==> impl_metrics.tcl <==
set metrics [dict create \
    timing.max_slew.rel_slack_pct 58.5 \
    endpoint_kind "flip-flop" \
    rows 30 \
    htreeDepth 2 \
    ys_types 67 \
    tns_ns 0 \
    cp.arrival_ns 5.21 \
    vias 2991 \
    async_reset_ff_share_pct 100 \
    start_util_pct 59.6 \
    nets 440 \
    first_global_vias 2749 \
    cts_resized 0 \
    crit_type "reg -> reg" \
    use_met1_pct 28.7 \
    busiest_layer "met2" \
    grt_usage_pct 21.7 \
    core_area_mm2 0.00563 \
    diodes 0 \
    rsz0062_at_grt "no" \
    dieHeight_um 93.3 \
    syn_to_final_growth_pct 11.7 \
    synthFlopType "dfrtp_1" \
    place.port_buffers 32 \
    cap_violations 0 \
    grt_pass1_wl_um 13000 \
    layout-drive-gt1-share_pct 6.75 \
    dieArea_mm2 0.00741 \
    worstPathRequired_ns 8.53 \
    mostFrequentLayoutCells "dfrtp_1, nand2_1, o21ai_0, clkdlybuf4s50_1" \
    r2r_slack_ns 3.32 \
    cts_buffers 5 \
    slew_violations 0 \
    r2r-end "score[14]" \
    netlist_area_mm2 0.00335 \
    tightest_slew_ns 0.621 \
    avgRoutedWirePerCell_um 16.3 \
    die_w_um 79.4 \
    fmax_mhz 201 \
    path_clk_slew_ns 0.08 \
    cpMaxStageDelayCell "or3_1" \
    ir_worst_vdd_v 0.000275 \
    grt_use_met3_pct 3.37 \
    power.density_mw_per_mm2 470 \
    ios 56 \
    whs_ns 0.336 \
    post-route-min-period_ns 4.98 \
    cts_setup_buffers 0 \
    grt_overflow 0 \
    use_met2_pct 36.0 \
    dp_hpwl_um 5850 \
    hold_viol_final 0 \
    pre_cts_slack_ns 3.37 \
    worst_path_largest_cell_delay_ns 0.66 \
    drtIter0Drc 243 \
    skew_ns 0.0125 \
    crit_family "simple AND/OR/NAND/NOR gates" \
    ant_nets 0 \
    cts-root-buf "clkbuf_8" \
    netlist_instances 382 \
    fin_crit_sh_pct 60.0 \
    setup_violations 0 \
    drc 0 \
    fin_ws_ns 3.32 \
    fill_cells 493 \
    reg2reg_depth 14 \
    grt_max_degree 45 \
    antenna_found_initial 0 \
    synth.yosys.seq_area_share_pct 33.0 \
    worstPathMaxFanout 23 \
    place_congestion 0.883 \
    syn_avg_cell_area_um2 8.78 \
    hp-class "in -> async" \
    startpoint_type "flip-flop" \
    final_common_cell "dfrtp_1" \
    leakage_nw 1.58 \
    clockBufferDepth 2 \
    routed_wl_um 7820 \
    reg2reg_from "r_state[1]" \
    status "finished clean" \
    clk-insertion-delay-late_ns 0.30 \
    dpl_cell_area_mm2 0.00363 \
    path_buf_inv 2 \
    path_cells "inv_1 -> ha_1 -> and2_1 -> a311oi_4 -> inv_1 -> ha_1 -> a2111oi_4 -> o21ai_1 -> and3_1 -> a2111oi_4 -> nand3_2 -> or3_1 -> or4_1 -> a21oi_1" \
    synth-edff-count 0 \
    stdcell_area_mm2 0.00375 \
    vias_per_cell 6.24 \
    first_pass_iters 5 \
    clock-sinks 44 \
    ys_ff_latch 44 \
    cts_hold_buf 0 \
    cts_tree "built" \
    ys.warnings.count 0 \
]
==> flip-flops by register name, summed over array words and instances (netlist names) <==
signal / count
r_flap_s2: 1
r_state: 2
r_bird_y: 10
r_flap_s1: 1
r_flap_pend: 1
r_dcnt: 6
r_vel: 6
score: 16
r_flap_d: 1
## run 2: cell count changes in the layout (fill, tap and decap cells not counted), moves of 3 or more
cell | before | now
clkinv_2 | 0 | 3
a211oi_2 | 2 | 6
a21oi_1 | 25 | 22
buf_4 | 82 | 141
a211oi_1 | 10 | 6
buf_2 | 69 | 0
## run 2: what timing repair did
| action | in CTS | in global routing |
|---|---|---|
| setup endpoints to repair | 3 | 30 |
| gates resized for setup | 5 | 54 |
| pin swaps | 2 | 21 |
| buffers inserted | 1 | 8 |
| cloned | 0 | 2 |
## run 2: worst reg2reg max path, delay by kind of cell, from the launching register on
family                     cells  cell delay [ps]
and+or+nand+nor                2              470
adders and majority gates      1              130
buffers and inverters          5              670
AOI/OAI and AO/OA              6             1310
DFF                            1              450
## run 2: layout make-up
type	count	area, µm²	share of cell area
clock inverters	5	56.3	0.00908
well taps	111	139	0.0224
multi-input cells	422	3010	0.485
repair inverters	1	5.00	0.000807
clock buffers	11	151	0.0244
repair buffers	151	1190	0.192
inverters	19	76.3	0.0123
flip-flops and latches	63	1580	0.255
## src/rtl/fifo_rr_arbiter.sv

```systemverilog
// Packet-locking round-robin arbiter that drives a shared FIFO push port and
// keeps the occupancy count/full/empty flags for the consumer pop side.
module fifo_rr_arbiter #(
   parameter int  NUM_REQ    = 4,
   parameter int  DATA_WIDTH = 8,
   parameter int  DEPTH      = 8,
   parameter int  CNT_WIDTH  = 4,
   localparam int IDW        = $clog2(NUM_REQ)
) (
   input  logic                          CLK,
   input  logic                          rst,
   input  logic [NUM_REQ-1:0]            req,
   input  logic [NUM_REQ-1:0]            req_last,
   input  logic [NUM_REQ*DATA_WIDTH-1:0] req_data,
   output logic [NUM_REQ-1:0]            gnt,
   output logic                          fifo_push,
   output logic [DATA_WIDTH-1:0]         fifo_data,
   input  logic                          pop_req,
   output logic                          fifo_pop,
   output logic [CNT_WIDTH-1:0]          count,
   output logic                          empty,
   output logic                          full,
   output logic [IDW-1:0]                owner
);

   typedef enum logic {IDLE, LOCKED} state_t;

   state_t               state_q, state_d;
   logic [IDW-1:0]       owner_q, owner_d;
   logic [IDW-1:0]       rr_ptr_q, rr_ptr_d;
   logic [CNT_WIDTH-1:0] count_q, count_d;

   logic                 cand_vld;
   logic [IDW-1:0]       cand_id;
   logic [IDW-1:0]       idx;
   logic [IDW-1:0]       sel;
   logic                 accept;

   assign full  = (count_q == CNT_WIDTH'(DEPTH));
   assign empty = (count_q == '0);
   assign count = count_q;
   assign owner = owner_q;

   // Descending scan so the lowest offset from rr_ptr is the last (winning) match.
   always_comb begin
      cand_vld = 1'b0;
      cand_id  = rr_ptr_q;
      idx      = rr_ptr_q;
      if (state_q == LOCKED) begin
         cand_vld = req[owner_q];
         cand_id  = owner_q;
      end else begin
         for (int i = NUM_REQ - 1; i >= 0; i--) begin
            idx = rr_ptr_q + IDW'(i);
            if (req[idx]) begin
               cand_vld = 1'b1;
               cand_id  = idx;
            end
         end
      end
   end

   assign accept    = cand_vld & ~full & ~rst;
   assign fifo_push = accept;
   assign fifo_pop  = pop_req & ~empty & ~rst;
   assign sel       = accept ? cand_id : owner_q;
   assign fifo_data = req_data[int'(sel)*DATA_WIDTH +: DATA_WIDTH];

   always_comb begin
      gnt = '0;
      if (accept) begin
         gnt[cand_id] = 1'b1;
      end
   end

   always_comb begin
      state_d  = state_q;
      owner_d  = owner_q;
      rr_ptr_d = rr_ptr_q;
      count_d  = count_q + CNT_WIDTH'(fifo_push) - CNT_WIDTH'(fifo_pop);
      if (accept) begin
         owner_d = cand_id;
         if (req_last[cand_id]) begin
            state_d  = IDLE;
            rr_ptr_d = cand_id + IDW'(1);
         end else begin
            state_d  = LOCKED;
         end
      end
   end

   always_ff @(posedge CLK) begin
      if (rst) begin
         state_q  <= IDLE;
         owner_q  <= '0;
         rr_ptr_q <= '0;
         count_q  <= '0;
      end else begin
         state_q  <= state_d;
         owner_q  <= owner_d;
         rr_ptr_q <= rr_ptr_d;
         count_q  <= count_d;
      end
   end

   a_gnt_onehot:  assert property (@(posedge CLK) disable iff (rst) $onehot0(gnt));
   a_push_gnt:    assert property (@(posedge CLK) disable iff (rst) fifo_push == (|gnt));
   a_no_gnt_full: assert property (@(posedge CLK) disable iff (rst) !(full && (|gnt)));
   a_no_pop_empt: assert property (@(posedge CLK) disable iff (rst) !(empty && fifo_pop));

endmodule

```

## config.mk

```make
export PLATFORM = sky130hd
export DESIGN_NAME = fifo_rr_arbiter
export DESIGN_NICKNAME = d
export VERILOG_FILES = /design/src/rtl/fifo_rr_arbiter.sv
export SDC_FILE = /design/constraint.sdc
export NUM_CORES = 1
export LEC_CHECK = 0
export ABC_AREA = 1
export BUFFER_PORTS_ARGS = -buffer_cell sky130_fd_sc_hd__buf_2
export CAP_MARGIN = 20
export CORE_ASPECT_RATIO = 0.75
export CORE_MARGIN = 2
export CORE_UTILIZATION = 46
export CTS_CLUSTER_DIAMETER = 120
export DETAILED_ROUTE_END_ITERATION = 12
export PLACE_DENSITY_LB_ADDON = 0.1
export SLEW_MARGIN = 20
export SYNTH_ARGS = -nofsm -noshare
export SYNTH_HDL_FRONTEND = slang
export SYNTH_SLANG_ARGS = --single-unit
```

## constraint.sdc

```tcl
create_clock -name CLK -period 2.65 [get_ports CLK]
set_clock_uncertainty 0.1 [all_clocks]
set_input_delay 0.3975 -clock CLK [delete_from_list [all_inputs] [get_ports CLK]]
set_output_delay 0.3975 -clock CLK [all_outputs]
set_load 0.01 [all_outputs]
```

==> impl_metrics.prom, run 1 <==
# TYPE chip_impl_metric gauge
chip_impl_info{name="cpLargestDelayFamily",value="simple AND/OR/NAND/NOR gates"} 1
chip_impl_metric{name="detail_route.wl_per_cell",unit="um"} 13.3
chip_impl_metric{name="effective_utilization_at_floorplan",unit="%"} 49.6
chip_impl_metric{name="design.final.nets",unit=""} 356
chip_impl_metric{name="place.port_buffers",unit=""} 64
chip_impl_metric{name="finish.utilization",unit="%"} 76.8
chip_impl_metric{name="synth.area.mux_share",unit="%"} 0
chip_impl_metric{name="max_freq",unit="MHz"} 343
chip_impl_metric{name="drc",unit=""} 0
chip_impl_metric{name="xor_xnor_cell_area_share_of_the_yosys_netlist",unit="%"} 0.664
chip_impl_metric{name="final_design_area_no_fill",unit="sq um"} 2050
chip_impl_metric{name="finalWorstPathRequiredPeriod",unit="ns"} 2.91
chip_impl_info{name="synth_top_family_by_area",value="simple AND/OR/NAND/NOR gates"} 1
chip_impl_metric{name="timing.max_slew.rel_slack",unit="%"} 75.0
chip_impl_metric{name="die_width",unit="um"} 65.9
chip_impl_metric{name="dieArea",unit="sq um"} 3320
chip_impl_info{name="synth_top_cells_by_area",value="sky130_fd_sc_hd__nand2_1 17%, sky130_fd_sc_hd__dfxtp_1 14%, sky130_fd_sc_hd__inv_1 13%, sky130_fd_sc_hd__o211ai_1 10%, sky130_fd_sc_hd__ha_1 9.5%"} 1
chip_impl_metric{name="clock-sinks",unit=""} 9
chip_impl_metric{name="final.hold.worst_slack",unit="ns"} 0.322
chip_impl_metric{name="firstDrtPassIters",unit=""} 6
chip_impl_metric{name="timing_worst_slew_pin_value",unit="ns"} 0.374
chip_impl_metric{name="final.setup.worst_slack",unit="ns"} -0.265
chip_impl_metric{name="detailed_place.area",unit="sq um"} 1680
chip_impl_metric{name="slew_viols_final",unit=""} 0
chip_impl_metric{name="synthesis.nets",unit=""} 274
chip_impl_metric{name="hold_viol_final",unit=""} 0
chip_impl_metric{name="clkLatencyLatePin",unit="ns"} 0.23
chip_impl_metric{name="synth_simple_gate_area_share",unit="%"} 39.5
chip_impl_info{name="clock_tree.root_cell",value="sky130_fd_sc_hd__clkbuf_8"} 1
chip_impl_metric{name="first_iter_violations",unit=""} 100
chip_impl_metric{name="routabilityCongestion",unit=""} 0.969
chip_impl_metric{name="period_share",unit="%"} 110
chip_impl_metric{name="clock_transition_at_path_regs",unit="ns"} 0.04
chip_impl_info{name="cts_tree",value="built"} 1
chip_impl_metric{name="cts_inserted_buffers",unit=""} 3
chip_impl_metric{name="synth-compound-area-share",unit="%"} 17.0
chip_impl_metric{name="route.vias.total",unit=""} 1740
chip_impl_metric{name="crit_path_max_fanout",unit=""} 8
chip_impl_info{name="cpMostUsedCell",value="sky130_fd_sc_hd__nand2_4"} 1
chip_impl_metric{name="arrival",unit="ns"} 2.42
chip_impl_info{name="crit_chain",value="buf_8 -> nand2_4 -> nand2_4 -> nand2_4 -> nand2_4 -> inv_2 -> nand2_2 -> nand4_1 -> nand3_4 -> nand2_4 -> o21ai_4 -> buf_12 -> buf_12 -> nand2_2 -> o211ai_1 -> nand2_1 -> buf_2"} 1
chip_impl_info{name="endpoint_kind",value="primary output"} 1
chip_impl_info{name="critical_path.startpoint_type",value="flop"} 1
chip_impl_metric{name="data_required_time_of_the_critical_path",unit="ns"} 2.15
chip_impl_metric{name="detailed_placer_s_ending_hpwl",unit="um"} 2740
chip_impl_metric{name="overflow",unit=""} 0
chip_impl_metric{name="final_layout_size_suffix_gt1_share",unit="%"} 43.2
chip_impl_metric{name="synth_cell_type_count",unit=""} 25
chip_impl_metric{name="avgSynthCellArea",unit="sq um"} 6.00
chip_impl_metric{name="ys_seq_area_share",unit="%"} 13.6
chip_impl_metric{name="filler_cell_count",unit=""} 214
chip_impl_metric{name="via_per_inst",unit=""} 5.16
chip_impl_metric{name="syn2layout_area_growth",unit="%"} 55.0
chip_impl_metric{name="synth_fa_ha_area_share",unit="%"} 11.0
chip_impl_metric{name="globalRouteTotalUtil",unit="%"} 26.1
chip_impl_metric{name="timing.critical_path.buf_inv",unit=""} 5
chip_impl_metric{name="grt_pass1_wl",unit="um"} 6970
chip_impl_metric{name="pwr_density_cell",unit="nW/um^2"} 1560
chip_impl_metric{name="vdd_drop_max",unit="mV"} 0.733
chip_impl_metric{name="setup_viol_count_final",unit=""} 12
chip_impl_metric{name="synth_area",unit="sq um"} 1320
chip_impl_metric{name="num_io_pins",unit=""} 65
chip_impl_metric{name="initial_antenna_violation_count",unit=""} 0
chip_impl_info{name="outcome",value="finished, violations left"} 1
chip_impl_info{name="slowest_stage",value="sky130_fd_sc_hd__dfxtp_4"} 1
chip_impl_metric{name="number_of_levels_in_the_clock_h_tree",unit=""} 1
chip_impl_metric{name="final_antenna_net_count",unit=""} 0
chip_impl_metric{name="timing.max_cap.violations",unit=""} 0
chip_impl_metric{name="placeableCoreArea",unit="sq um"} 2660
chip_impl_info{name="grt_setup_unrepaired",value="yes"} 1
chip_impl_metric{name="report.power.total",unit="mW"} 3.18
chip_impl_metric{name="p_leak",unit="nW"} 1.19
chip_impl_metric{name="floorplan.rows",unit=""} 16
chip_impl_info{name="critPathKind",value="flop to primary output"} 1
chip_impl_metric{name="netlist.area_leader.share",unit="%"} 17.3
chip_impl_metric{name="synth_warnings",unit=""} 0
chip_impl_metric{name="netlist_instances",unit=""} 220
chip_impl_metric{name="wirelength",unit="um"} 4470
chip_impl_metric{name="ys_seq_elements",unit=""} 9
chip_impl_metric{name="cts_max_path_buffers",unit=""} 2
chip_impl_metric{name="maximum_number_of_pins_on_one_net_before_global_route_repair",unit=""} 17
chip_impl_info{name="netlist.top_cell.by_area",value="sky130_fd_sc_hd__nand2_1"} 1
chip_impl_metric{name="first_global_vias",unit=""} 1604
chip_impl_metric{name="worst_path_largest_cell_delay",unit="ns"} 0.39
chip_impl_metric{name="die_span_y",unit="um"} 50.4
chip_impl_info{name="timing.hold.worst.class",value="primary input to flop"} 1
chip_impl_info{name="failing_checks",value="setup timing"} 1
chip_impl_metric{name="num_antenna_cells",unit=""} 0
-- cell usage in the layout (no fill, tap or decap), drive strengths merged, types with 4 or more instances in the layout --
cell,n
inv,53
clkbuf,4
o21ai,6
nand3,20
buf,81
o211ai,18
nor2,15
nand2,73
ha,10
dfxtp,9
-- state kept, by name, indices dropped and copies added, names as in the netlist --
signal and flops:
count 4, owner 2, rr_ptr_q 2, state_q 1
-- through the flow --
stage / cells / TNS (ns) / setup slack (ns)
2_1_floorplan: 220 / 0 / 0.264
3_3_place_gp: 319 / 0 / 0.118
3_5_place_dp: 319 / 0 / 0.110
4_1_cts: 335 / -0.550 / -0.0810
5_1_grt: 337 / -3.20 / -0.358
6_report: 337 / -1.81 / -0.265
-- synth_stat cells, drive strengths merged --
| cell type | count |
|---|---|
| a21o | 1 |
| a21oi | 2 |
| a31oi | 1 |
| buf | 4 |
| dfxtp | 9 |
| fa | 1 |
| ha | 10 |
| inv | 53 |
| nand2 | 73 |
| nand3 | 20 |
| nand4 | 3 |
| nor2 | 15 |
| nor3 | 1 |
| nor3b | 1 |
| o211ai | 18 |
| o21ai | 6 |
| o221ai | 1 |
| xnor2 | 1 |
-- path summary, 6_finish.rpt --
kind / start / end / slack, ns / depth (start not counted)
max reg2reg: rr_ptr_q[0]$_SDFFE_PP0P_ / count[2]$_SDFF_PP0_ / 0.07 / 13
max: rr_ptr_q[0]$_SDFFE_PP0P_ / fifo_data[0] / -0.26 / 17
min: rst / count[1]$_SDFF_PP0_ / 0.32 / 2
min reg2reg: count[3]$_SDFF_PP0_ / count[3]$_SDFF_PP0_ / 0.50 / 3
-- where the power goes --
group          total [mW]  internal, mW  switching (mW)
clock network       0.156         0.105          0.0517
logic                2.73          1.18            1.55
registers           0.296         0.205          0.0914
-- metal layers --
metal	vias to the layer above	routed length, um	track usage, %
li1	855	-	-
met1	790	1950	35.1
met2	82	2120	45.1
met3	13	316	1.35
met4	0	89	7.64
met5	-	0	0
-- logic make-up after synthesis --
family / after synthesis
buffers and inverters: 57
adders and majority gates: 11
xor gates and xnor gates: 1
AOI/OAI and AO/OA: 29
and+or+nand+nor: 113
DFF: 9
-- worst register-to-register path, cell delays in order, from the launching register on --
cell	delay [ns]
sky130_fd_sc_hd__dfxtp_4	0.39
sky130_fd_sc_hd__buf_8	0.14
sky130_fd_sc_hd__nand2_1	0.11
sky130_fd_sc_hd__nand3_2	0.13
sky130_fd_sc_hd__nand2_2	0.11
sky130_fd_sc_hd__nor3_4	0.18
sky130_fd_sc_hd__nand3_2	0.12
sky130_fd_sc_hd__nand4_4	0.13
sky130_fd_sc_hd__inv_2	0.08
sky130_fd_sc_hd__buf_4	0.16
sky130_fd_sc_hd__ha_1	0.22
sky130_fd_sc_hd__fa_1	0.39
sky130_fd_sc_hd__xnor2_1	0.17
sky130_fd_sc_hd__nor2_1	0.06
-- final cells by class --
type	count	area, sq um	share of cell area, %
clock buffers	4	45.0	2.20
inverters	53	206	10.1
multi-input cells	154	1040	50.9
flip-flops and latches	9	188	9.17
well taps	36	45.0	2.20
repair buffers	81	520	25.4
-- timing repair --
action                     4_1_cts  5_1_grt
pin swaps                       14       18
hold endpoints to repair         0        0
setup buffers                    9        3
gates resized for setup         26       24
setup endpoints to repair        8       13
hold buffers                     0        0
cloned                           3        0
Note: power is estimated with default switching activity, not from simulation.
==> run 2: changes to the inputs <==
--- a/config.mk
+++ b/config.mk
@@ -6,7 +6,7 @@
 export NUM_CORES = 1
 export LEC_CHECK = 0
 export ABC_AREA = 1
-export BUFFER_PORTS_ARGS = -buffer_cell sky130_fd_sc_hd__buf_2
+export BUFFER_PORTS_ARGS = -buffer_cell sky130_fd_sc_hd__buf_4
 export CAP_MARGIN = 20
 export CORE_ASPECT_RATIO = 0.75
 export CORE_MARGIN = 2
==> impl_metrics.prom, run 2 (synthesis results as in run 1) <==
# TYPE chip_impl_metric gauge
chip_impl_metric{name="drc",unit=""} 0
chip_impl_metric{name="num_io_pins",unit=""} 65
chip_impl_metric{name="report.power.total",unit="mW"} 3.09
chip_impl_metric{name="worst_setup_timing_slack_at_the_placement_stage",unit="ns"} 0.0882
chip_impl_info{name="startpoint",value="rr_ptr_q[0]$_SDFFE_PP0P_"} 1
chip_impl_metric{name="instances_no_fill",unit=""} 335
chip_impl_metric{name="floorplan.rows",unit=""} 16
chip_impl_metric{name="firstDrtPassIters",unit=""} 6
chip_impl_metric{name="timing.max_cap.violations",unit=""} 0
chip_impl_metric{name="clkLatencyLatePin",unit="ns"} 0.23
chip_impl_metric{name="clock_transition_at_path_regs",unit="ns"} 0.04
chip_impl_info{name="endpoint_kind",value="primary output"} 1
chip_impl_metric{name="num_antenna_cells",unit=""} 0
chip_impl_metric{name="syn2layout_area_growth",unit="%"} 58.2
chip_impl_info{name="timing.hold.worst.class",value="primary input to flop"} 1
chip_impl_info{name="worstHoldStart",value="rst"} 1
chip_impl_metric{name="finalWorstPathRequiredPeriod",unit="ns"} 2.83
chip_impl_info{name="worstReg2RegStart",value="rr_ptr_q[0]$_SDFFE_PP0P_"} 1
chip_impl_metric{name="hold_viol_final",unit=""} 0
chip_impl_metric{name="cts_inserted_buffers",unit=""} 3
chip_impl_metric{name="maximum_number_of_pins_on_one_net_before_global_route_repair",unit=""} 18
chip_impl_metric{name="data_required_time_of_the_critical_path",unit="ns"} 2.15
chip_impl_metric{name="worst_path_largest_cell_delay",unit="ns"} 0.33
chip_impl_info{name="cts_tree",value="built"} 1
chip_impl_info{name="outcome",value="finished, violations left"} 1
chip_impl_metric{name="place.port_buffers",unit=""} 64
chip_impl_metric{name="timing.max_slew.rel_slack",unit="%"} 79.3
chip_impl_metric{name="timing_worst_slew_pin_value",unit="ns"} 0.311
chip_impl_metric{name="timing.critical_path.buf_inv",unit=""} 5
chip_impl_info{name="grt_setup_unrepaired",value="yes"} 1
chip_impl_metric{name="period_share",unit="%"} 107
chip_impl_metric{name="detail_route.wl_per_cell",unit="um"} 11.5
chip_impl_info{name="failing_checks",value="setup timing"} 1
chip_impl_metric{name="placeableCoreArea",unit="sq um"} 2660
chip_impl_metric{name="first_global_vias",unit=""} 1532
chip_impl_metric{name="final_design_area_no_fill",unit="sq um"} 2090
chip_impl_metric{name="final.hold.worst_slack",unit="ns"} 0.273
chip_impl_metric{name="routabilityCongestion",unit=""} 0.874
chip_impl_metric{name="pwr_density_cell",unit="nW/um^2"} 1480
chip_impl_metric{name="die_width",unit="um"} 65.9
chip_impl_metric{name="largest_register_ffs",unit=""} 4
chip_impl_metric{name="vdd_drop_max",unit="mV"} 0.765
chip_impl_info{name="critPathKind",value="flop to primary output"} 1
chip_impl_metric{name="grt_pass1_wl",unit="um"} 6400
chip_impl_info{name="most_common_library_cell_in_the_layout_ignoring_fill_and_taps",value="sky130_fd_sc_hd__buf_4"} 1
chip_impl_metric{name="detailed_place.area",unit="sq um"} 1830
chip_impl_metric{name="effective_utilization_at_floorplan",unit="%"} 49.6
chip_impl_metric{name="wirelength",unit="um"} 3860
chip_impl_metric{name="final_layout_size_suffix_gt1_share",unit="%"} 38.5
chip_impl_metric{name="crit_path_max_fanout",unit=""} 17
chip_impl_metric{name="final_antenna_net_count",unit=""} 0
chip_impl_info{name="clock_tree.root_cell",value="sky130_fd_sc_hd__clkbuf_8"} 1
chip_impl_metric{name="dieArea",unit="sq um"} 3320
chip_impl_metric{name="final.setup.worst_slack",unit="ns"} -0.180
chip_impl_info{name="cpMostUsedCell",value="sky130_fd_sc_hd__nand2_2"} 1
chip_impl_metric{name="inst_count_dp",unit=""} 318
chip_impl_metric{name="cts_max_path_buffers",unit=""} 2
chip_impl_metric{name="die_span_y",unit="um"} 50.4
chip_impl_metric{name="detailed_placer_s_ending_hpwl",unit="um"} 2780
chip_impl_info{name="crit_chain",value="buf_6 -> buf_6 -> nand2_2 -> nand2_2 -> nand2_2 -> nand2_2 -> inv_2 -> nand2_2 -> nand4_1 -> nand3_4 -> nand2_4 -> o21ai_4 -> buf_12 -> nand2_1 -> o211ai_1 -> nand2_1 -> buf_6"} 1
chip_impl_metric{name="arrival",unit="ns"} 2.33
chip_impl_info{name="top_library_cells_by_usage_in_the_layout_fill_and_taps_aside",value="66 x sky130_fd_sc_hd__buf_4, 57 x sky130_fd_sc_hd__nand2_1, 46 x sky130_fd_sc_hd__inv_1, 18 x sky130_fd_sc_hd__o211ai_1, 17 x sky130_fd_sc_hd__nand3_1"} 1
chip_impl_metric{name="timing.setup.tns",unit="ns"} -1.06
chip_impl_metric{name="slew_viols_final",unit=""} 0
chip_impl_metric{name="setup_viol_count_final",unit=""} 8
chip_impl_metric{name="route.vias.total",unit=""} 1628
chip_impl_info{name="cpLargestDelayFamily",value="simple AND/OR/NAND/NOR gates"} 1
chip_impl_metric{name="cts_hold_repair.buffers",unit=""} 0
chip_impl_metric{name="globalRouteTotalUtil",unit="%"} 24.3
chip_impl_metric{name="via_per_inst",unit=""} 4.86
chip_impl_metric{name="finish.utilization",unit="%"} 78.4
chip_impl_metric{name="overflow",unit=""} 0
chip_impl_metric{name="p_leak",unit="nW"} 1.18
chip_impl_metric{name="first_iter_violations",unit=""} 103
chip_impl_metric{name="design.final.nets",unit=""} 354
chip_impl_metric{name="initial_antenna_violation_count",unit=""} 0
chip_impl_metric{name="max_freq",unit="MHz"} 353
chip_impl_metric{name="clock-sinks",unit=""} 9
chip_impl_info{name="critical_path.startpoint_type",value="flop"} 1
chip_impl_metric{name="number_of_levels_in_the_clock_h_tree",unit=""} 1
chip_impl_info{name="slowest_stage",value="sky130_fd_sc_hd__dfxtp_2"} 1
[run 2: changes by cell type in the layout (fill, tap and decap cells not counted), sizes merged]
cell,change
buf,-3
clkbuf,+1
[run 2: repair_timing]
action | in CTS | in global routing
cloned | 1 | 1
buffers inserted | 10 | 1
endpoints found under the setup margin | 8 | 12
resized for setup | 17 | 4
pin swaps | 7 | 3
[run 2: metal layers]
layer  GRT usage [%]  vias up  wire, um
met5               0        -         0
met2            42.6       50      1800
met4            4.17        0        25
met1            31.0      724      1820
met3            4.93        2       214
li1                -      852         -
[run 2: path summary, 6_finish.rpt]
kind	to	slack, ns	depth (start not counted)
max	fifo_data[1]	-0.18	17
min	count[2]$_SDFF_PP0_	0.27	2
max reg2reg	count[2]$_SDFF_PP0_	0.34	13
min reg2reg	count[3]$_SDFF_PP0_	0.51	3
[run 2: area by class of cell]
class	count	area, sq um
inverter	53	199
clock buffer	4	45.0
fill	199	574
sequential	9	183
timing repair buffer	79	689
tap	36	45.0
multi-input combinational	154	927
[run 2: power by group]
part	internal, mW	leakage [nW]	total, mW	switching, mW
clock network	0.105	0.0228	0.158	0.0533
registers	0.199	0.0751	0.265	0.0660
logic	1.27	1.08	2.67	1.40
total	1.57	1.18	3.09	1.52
.....
REQUIREMENT:
Would you retype exactly the lines above, from the line with "ant_nets 0 \" to the line with "worstPathMaxFanout 23 \", with both end lines kept and nothing more?

ANSWER SECTION:
    ant_nets 0 \
    cts-root-buf "clkbuf_8" \
    netlist_instances 382 \
    fin_crit_sh_pct 60.0 \
    setup_violations 0 \
    drc 0 \
    fin_ws_ns 3.32 \
    fill_cells 493 \
    reg2reg_depth 14 \
    grt_max_degree 45 \
    antenna_found_initial 0 \
    synth.yosys.seq_area_share_pct 33.0 \
    worstPathMaxFanout 23 \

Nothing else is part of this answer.